Task brief:
Say how many of the lines below hold "parameter", writing the number and nothing more.

[Excerpts from a dataset]
*** Begin section ***
### config.mk
export PLATFORM = sky130hd
export DESIGN_NAME = id_set_table_with_child_inherit
export DESIGN_NICKNAME = d
export VERILOG_FILES = /design/src/sv/ist_pkg.sv /design/src/sv/id_set_table_with_child_inherit.sv /design/src/sv/ist_mem.sv
export SDC_FILE = /design/constraint.sdc
export NUM_CORES = 2
export LEC_CHECK = 0
export ABC_CLOCK_PERIOD_IN_PS = 5740
export BUFFER_PORTS_ARGS = -buffer_cell sky130_fd_sc_hd__buf_2
export CORE_UTILIZATION = 63
export DETAILED_ROUTE_END_ITERATION = 8
export PLACE_DENSITY_LB_ADDON = 0.15
export SKIP_CTS_REPAIR_TIMING = 1
export SLEW_MARGIN = 20
export SYNTH_ARGS = -nofsm -noshare
export SYNTH_HDL_FRONTEND = slang
export SYNTH_SLANG_ARGS = --single-unit
### constraint.sdc
create_clock -name clk -period 5.74 [get_ports clk]
set_input_delay 0.574 -clock clk [delete_from_list [all_inputs] [get_ports clk]]
set_output_delay 0.574 -clock clk [all_outputs]
set_load 0.005 [all_outputs]
### src/sv/ist_pkg.sv
// shared opcodes and sizing constants for the id set table
package ist_pkg;

  localparam int MAX_ENTRIES_DEF = 64;
  localparam int PID_W           = 32;
  localparam int OP_W            = 3;

  localparam logic [OP_W-1:0] OP_QUERY     = 3'd0;
  localparam logic [OP_W-1:0] OP_SET_ROOT  = 3'd1;
  localparam logic [OP_W-1:0] OP_ADD_CHILD = 3'd2;
  localparam logic [OP_W-1:0] OP_REMOVE    = 3'd3;
  localparam logic [OP_W-1:0] OP_CLEAR     = 3'd4;

endpackage

### src/sv/id_set_table_with_child_inherit.sv
// top level: id set table with scan sequencer and result register
//
// A bounded set of 32-bit ids held in one two-port memory. Each beat on
// the command side (start high while busy is low) carries one operation; the
// block then scans the members one memory read per cycle, comparing each
// against pid and parent_pid, decides, writes back at most one entry and
// emits one result beat on done for exactly one cycle. Done is registered
// from the decide state, or from a move state for a remove that hits,
// since that remove needs a second read of the last member before moving
// it into the freed slot. busy stays high from the accepting edge until
// the result is shown, so a new command can be given in the cycle the
// result appears. The receiver cannot stall: done is a strobe and the
// result fields are valid only while it is high. The store needs no
// clearing after reset, since only slots below the count are read.
module id_set_table_with_child_inherit #(
  parameter int MAX_ENTRIES = ist_pkg::MAX_ENTRIES_DEF,
  parameter int AW          = (MAX_ENTRIES > 1) ? $clog2(MAX_ENTRIES) : 1,
  parameter int CW          = $clog2(MAX_ENTRIES + 1)
) (
  input  logic                      clk,
  input  logic                      rst,
  input  logic                      start,
  input  logic [ist_pkg::OP_W-1:0]  op,
  input  logic [ist_pkg::PID_W-1:0] pid,
  input  logic [ist_pkg::PID_W-1:0] parent_pid,
  output logic                      busy,
  output logic                      done,
  output logic                      hit,
  output logic                      changed,
  output logic [CW-1:0]             member_count
);

  localparam logic [1:0] S_IDLE   = 2'd0;
  localparam logic [1:0] S_SCAN   = 2'd1;
  localparam logic [1:0] S_DECIDE = 2'd2;
  localparam logic [1:0] S_MOVE   = 2'd3;

  localparam logic [CW-1:0] CNT_MAX = CW'(MAX_ENTRIES);
  localparam logic [CW-1:0] CNT_ONE = CW'(1);

  logic [1:0]                 state;
  // latched command beat
  logic [ist_pkg::OP_W-1:0]   cur_op;
  logic [ist_pkg::PID_W-1:0]  cur_pid;
  logic [ist_pkg::PID_W-1:0]  cur_parent;
  // scan bookkeeping
  logic [CW-1:0]              issue;
  logic                       pend;
  logic [AW-1:0]              cmp_idx;
  logic                       found;
  logic                       par_found;
  logic [AW-1:0]              slot;
  logic [CW-1:0]              used_count;

  // memory port
  logic                       rd_en;
  logic [AW-1:0]              rd_addr;
  logic [ist_pkg::PID_W-1:0]  rd_data;
  logic                       wr_en;
  logic [AW-1:0]              wr_addr;
  logic [ist_pkg::PID_W-1:0]  wr_data;

  // decision outcome
  logic                       emit;
  logic                       emit_changed;
  logic [CW-1:0]              count_new;
  logic                       go_move;
  logic                       scan_more;

  assign busy      = (state != S_IDLE);
  assign scan_more = (issue < used_count);

  ist_mem #(
    .MAX_ENTRIES (MAX_ENTRIES),
    .AW          (AW)
  ) u_mem (
    .clk     (clk),
    .rd_en   (rd_en),
    .rd_addr (rd_addr),
    .rd_data (rd_data),
    .wr_en   (wr_en),
    .wr_addr (wr_addr),
    .wr_data (wr_data)
  );

  always_comb begin
    rd_en        = 1'b0;
    rd_addr      = issue[AW-1:0];
    wr_en        = 1'b0;
    wr_addr      = '0;
    wr_data      = cur_pid;
    emit         = 1'b0;
    emit_changed = 1'b0;
    count_new    = used_count;
    go_move      = 1'b0;
    case (state)
      S_SCAN: begin
        rd_en = scan_more;
      end
      S_DECIDE: begin
        emit = 1'b1;
        case (cur_op)
          ist_pkg::OP_SET_ROOT: begin
            if (cur_pid != '0) begin
              // unchanged only when the set already was exactly {pid}
              emit_changed = !((used_count == CNT_ONE) && found);
              wr_en        = 1'b1;
              count_new    = CNT_ONE;
            end else begin
              emit_changed = (used_count != '0);
              count_new    = '0;
            end
          end
          ist_pkg::OP_CLEAR: begin
            emit_changed = (used_count != '0);
            count_new    = '0;
          end
          ist_pkg::OP_ADD_CHILD: begin
            if (par_found && !found && (used_count < CNT_MAX)) begin
              wr_en        = 1'b1;
              wr_addr      = used_count[AW-1:0];
              emit_changed = 1'b1;
              count_new    = used_count + CNT_ONE;
            end
          end
          ist_pkg::OP_REMOVE: begin
            if (found) begin
              // fetch the last member, it fills the freed slot next cycle
              rd_en   = 1'b1;
              rd_addr = AW'(used_count - CNT_ONE);
              go_move = 1'b1;
              emit    = 1'b0;
            end
          end
          default: begin
            // query and unused opcodes leave the table alone
          end
        endcase
      end
      S_MOVE: begin
        wr_en        = 1'b1;
        wr_addr      = slot;
        wr_data      = rd_data;
        emit         = 1'b1;
        emit_changed = 1'b1;
        count_new    = used_count - CNT_ONE;
      end
      default: begin
      end
    endcase
  end

  // sequencer and result register
  always_ff @(posedge clk) begin
    if (rst) begin
      state        <= S_IDLE;
      used_count   <= '0;
      done         <= 1'b0;
      issue        <= '0;
      pend         <= 1'b0;
      cmp_idx      <= '0;
      found        <= 1'b0;
      par_found    <= 1'b0;
    end else begin
      done <= emit;
      if (emit) begin
        hit          <= found;
        changed      <= emit_changed;
        member_count <= count_new;
        used_count   <= count_new;
      end
      case (state)
        S_IDLE: begin
          if (start) begin
            cur_op     <= op;
            cur_pid    <= pid;
            cur_parent <= parent_pid;
            issue      <= '0;
            pend       <= 1'b0;
            cmp_idx    <= '0;
            found      <= 1'b0;
            par_found  <= 1'b0;
            state      <= S_SCAN;
          end
        end
        S_SCAN: begin
          if (scan_more) begin
            issue <= issue + CNT_ONE;
          end
          pend <= scan_more;
          if (pend) begin
            // first match wins for the slot, any match counts for the parent
            if ((rd_data == cur_pid) && !found) begin
              found <= 1'b1;
              slot  <= cmp_idx;
            end
            if (rd_data == cur_parent) begin
              par_found <= 1'b1;
            end
            cmp_idx <= cmp_idx + AW'(1);
          end
          if (!scan_more && !pend) begin
            state <= S_DECIDE;
          end
        end
        S_DECIDE: begin
          state <= go_move ? S_MOVE : S_IDLE;
        end
        S_MOVE: begin
          state <= S_IDLE;
        end
        default: begin
          state <= S_IDLE;
        end
      endcase
    end
  end

  // result beat only follows a decide or move cycle
  a_done_src: assert property (@(posedge clk) disable iff (rst)
    done |-> ($past(state) == S_DECIDE || $past(state) == S_MOVE))
    else $error("result beat without a decision");

  // count never passes the table size
  a_count_max: assert property (@(posedge clk) disable iff (rst)
    used_count <= CNT_MAX)
    else $error("member count beyond table size");

  // memory is written only while deciding or moving
  a_wr_phase: assert property (@(posedge clk) disable iff (rst)
    wr_en |-> (state == S_DECIDE || state == S_MOVE))
    else $error("store written outside write-back");

  // an accepted command keeps the block busy the next cycle
  a_accept_busy: assert property (@(posedge clk) disable iff (rst)
    (start && !busy) |=> busy)
    else $error("command accepted but block not busy");

  // a changing remove shrinks the count by exactly one
  a_remove_dec: assert property (@(posedge clk) disable iff (rst)
    (state == S_MOVE) |=> (used_count == $past(used_count) - CNT_ONE))
    else $error("remove did not drop count by one");

endmodule

### src/sv/ist_mem.sv
// synchronous id store, one read and one write per cycle, registered read
module ist_mem #(
  parameter int MAX_ENTRIES = ist_pkg::MAX_ENTRIES_DEF,
  parameter int AW          = (MAX_ENTRIES > 1) ? $clog2(MAX_ENTRIES) : 1
) (
  input  logic                     clk,
  input  logic                     rd_en,
  input  logic [AW-1:0]            rd_addr,
  output logic [ist_pkg::PID_W-1:0] rd_data,
  input  logic                     wr_en,
  input  logic [AW-1:0]            wr_addr,
  input  logic [ist_pkg::PID_W-1:0] wr_data
);

  logic [ist_pkg::PID_W-1:0] store [MAX_ENTRIES];

  always_ff @(posedge clk) begin
    if (wr_en) begin
      store[wr_addr] <= wr_data;
    end
    if (rd_en) begin
      rd_data <= store[rd_addr];
    end
  end

endmodule

==> impl_results.md <==
- Post-route ant nets: 0
- Peak supply drop: between 200 and 300 uV
- Crit path cell chain: inv_1 > ha_1 > inv_1 > o21ai_2 > and2_4 > buf_12 > buf_4 > mux2i_1 > a32oi_1 > a21oi_1 > nor4_1 > o21a_1
- CP most frequent cell: inv_1
- Period utilization: 0.866
- Starting Density: 0.634
- Die area: between 100000 and 150000 sq um
- Hold path start: op[1]
- Distinct cells, synth: 68
- Fill count: 8370
- Core region area: around 140000 sq um
- Critical path's top delay family: buffers and inverters
- Buf+Inv Stages, Crit Path: 4
- Layout cell share with drive strength beyond 1: 0.127
- Row cnt: 135
- Leak Pwr: roughly 30 nW
- Largest net degree at the start of global routing: between 100 and 150
- Startpoint Class: register
- 1st-iter DRT viols: ~9000
- Gpl congestion: ~0.95
- Fmax: 201 MHz
- Reg-to-reg startpoint: state[0]
- Worst-path clk slew: roughly 0.06 ns
- Worst path max stage delay: a little under 0.8 ns
- Final WL: between 200000 and 250000 um
- Vias in the first global route: between 40000 and 50000
- Port Buffer Count: 80
- Die height: between 300 and 400 um
- CTS max path bufs: 3
- Min-delay worst type: primary input to register
- Leading cell types by total area after synthesis: edfxtp_1, mux2i_1, nand2_1, a32oi_1, a21oi_1
- Slew headroom: 0.149
- Main synth FF type: edfxtp_1
- CTS Buf Count: roughly 210
- Crit path capture type: register
- Initial antenna violation count: 8
- Cell taking the most area after synthesis: edfxtp_1
- DRC viols: 0
- # clock sinks: approximately 2200
- Final non-filler cell total: about 7600
- Synth async-reset ratio: 0
- Syn_nets: 5494
- #FFs+latches synth: between 2000 and 2500
- Yosys top cell area share: 0.757
- Fin. max-slew vios: 0
- Power Dens Cells: between 300 and 400 nW/um^2
- DR vias/cell: roughly 6.9
- Post-Syn Area: ~86000 sq um
- Skew final: roughly 0.029 ns
- Total chip power: approximately 0.035 W
- Gr ovfl total: 0
- I/O pin cnt: 81
- Post-layout util: 0.716
- CP max FO: 92
- Max stage delay cell, worst path: nor4_1
- Setup TNS: 0 ns
- Post-layout net count: about 5700
- WP data arrival: between 5 and 6 ns
- First-pass GRT wire length: between 300000 and 400000 um
- Routed via count: ~52000
- Ys Warns: 0
- WL/cell: approximately 32 um
- CTS tree: done
- Slew @ Worst Pin: approximately 1.3 ns
- Status: complete, no violations
- DIE WIDTH: 371 um
- EDFF count, synth: roughly 2200
- Critical path origin: state[0]
- GRT Total Usage: 0.354
- Unrepaired setup endpoints after global routing: no
- Post-DP HPWL: between 100000 and 150000 um
- Fin crit period: a little under 5 ns
- CTS Root Cell: clkbuf_16
- # H-tree levels: 4
- Setup Crit Path Kind: register to register
- Final setup violation count: 0
- Synth Instances: between 5000 and 6000
- Max cap viols: 0
- Placed insts: approximately 7100
- CP required: between 6 and 7 ns
- Layout area overhead: 12.9%
- Post-synthesis sequential area ratio: 0.763
- Final Hold Viols: 0
- Worst skew pair latency: 0.86 ns
- Avg Cell Area, Syn: 15.9 sq um
- TritonRoute pass-1 iters: 8
- Worst reg-to-reg setup slack: 0.77 ns
==> cells in the mapped netlist (3+ instances only) <==
library cell  count
and4_1            3
nand4_1          21
a22o_1            8
o41ai_1          26
nor2_1          104
mux4_2           23
nand3_1          36
inv_1            19
o32ai_1           3
o21ai_0          17
a21boi_0          3
xor2_1           25
buf_4            48
a221oi_1         23
o21a_1           27
dfxtp_1          26
ha_1             17
or3_1             3
buf_6            17
mux2i_1         449
clkbuf_1        131
o2111ai_1         3
a211oi_1          6
o21ai_1           6
a31oi_1          26
nand2_1        1050
buf_1            18
nor3_1            7
and3_1           12
nor4_1           46
a221o_1           3
xnor2_1          51
and2_1            6
a311oi_1         12
a32o_1            5
a22oi_1          24
mux2_2           33
nand2b_1          8
edfxtp_1       2162
nor2b_1           9
a21o_1            7
a32oi_1         426
a21oi_1         306
buf_2           118
==> registers in the layout, indices dropped and copies added, names as in the netlist <==
register and flops:
used_count 7, par_found 1, done 1, pend 1, u_mem.rd_data 32, issue 7, changed 1, cur_pid 32
member_count 7, hit 1, found 1, u_mem.store 2048, slot 6, state 2, cur_parent 32, cmp_idx 6
cur_op 3
==> per-stage QoR <==
step / cell area (sq um) / hold slack [ns] / setup slack (ns)
after floorplan: 85800 / 0.428 / 1.65
after global placement: 89500 / 0.465 / 0.936
after detailed placement: 89500 / 0.454 / 0.950
after CTS: 96200 / -0.132 / 0.966
after global routing: 96900 / 0.0241 / 0.566
final: 96900 / 0.0330 / 0.768
==> cells by family (layout without fill, tap and decap cells) <==
| kind of cell | count (synthesis) | in the layout | synth area share |
|---|---|---|---|
| flops | 2188 | 2188 | 0.763 |
| fa+ha+maj | 17 | 17 | 0.00248 |
| compound gates | 951 | 951 | 0.0810 |
| mux | 507 | 507 | 0.0630 |
| simple gates | 1316 | 1316 | 0.0622 |
| xor+xnor | 76 | 76 | 0.00776 |
| other cells | 0 | 1 | 0 |
| buf+inv | 352 | 765 | 0.0209 |
==> worst register-to-register path: stages, from the launching register on <==
cell,delay (ns)
dfxtp_1,0.35
inv_1,0.13
ha_1,0.48
inv_1,0.24
o21ai_2,0.36
and2_4,0.52
buf_12,0.48
buf_4,0.84
mux2i_1,0.18
a32oi_1,0.19
a21oi_1,0.10
nor4_1,0.78
o21a_1,0.21
==> layout by cell type, fill, tap and decap left out, types with 18 or more instances in the layout <==
cell and n:
edfxtp_1 2162, nand2_1 1045, mux2i_1 449, a32oi_1 425, a21oi_1 305, clkbuf_16 215
buf_4 168, buf_2 80, nor2_4 69, dlygate4sd3_1 66, xnor2_1 51, clkinv_1 49
nor4_1 45, clkbuf_1 45, buf_12 43, clkinv_2 39, nand3_1 36, nor2_1 35
o21a_1 27, a31oi_1 26, dfxtp_1 26, xor2_1 25, a22oi_1 24, a221oi_1 23
mux4_2 23, o41ai_1 22, nand4_1 21, inv_1 19, mux2_4 18
==> where the power goes <==
group / leakage (nW) / total (W) / internal, W / switching, W
clock: 3.27 / 0.0135 / 0.00761 / 0.00593
combinational: 7.29 / 0.00282 / 0.000699 / 0.00212
sequential: 19.7 / 0.0186 / 0.0185 / 0.000185
total: 30.2 / 0.0350 / 0.0268 / 0.00824
==> path summary, 6_finish.rpt <==
path,cells after the start,to
max,12,u_mem.rd_data[17]
min,1,cur_op[1]
max reg2reg,12,u_mem.rd_data[17]
min reg2reg,0,slot[5]
==> final cells by class <==
class                      instances  area, sq um  share of cell area
multi-input combinational       2867        19300               0.199
tap                             1781         2230              0.0230
timing repair buffer             357         3180              0.0328
clock buffer                     263         5590              0.0577
sequential                      2188        65400               0.675
antenna                            1         2.50           0.0000258
inverter                          19         71.3            0.000736
clock inverter                   126         1120              0.0115
==> layer usage <==
metal	GRT usage	part of all wire
met1	0.503	0.37
met4	0.164	0.051
met3	0.0772	0.13
met2	0.527	0.45
met5	0	0.000094
Power figures use the tool's default switching activity.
*** End section ***
Solution to this task:
5